Job Title: Lead DevOps Engineer
Location: Remote
Experience Level: 10+ years
About the Role
We are seeking a highly experienced Lead DevOps Engineer to spearhead our cloud infrastructure and DevOps initiatives. In this role, you will lead a small but growing team of engineers and drive the strategic direction of our DevOps practices. The ideal candidate has a proven track record of building reliable, scalable, and secure platforms, coupled with the leadership skills to mentor engineers and align infrastructure with business goals.
Key Responsibilities
* Leadership & Strategy
* Lead, mentor, and grow a DevOps engineering team, fostering a culture of automation, reliability, and continuous improvement.
* Define best practices, standards, and architectural direction for DevOps across the organization.
* Partner with engineering, security, and product teams to ensure infrastructure supports business needs.
Cloud & Infrastructure
* Design, implement, and manage large-scale cloud infrastructure (AWS, Azure, or GCP).
* Architect and maintain infrastructure as code (IaC) using tools like Terraform, Pulumi, or CloudFormation.
* Establish and enforce high-availability and disaster recovery strategies.
Automation & CI/CD
* Build and optimize CI/CD pipelines for efficient, secure, and reliable software delivery.
* Automate operational tasks, deployments, monitoring, and scaling.
* Ensure fast feedback loops and minimal downtime through advanced release strategies (blue/green, canary).
Reliability & Observability
* Implement and manage monitoring, logging, and alerting systems (e.G., Prometheus, Grafana, ELK/EFK, Datadog, New Relic).
* Drive service-level objectives (SLOs) and error budgets to enhance reliability.
* Perform root cause analysis and lead postmortems to prevent recurrence.
Security & Compliance
* Embed security practices into infrastructure and CI/CD pipelines (“shift-left” security).
* Ensure compliance with industry standards (ISO 27001, SOC2, HIPAA, GDPR, etc.).
* Implement secrets management, access controls, and vulnerability scanning.
Collaboration & Mentorship
* Provide technical guidance, code reviews, and hands-on support to team members.
* Collaborate cross-functionally with developers, QA, and operations teams.

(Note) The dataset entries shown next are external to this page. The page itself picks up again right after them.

$ cat config.mk
export PLATFORM = sky130hd
export DESIGN_NAME = uart_fifo_status
export DESIGN_NICKNAME = d
export VERILOG_FILES = /design/src/rtl/uart_fifo_pkg.sv /design/src/rtl/fifo_byte_queue.sv /design/src/rtl/status_word_pack.sv /design/src/rtl/uart_fifo_status.sv
export SDC_FILE = /design/constraint.sdc
export NUM_CORES = 1
export LEC_CHECK = 0
export ABC_AREA = 1
export BUFFER_PORTS_ARGS = -buffer_cell sky130_fd_sc_hd__buf_2
export CAP_MARGIN = 20
export CORE_ASPECT_RATIO = 0.5
export CORE_MARGIN = 2
export CORE_UTILIZATION = 60
export CTS_CLUSTER_SIZE = 16
export DETAILED_ROUTE_END_ITERATION = 7
export HOLD_SLACK_MARGIN = 0.08
export PLACE_DENSITY = 0.72
export SETUP_SLACK_MARGIN = 0.3
export SYNTH_ARGS = -nofsm -noshare
export SYNTH_HDL_FRONTEND = slang
export SYNTH_HIERARCHICAL = 1
export SYNTH_SLANG_ARGS = --single-unit
$ cat constraint.sdc
create_clock -name clk -period 5.3 [get_ports clk]
set_input_delay 0 -clock clk [delete_from_list [all_inputs] [get_ports clk]]
set_output_delay 0 -clock clk [all_outputs]
set_load 0.005 [all_outputs]
$ cat src/rtl/uart_fifo_pkg.sv
package uart_fifo_pkg;
  localparam int FIFO_DEPTH  = 64;
  localparam int PTR_W       = $clog2(FIFO_DEPTH);
  localparam int OCC_W       = PTR_W + 1;
  localparam int CNT_FIELD_W = 6;
  localparam int STATUS_W    = 16;

  typedef logic [OCC_W-1:0]    occ_t;
  typedef logic [PTR_W-1:0]    ptr_t;
  typedef logic [STATUS_W-1:0] status_t;

  // Occupancy after one cycle of accepted push/pop
  function automatic occ_t occ_next(occ_t cur, logic inc, logic dec);
    case ({inc, dec})
      2'b10:   return cur + occ_t'(1);
      2'b01:   return cur - occ_t'(1);
      default: return cur;
    endcase
  endfunction

  // Ring pointer advance with explicit wrap
  function automatic ptr_t ptr_inc(ptr_t p);
    return (p == ptr_t'(FIFO_DEPTH - 1)) ? '0 : p + ptr_t'(1);
  endfunction

  // Status layout: [14] tx full, [13:8] tx count, [6] rx full, [5:0] rx count
  function automatic status_t pack_status(logic tx_full, occ_t tx_occ,
                                          logic rx_full, occ_t rx_occ);
    status_t s;
    s        = '0;
    s[14]    = tx_full;
    s[13:8]  = tx_occ[CNT_FIELD_W-1:0];
    s[6]     = rx_full;
    s[5:0]   = rx_occ[CNT_FIELD_W-1:0];
    return s;
  endfunction
endpackage
**config.mk**
```make
export PLATFORM = sky130hd
export DESIGN_NAME = smbus_blkbuf
export DESIGN_NICKNAME = d
export VERILOG_FILES = /design/src/rtl/smbbuf_pkg.sv /design/src/rtl/blkbuf_modereg.sv /design/src/rtl/blkbuf_hostptr.sv /design/src/rtl/blkbuf_store.sv /design/src/rtl/blkbuf_engine.sv /design/src/rtl/smbus_blkbuf.sv
export SDC_FILE = /design/constraint.sdc
export NUM_CORES = 1
export LEC_CHECK = 0
export BUFFER_PORTS_ARGS = -buffer_cell sky130_fd_sc_hd__buf_2
export CORE_UTILIZATION = 25
export CTS_CLUSTER_DIAMETER = 40
export DETAILED_ROUTE_END_ITERATION = 6
export PLACE_DENSITY_LB_ADDON = 0.1
export SYNTH_ARGS = -nofsm -noshare
export SYNTH_HDL_FRONTEND = slang
export SYNTH_SLANG_ARGS = --single-unit
```
**constraint.sdc**
```tcl
create_clock -name clk -period 3.4 [get_ports clk]
set_clock_uncertainty 0.05 [all_clocks]
set_input_delay 0.34 -clock clk [delete_from_list [all_inputs] [get_ports clk]]
set_output_delay 0.34 -clock clk [all_outputs]
set_load 0.05 [all_outputs]
```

* Advocate for DevOps culture, evangelizing best practices throughout the organization.
Required Qualifications
* 10+ years of experience in DevOps, Site Reliability Engineering (SRE), or Platform Engineering.
* 5+ years of leadership experience (team lead, manager, or architect role).
* Expert-level proficiency in at least one major cloud provider (AWS, Azure, or GCP).
* Strong hands-on experience with:
* IaC: Terraform, Pulumi, or CloudFormation
* CI/CD: Jenkins, GitHub Actions, GitLab CI, ArgoCD, Spinnaker, etc.
* Containers & Orchestration: Docker, Kubernetes, Helm
* Observability Tools: Prometheus, Grafana, ELK/EFK, Datadog, Splunk, New Relic
* Security Tools: HashiCorp Vault, AWS IAM, OPA, Prisma, Aqua Security
* Proven track record of designing and maintaining large-scale, highly available, secure systems.
* Strong background in Linux/Unix systems administration and networking fundamentals.
* Proficiency in at least one programming/scripting language (Python, Go, Bash, etc.).
* Excellent communication, leadership, and collaboration skills.
Nice to Have
* Experience with hybrid or multi-cloud environments.
* Familiarity with service meshes (Istio, Linkerd) and API gateways.
* Background in cost optimization and FinOps practices.
* Contributions to open-source DevOps or cloud-native projects.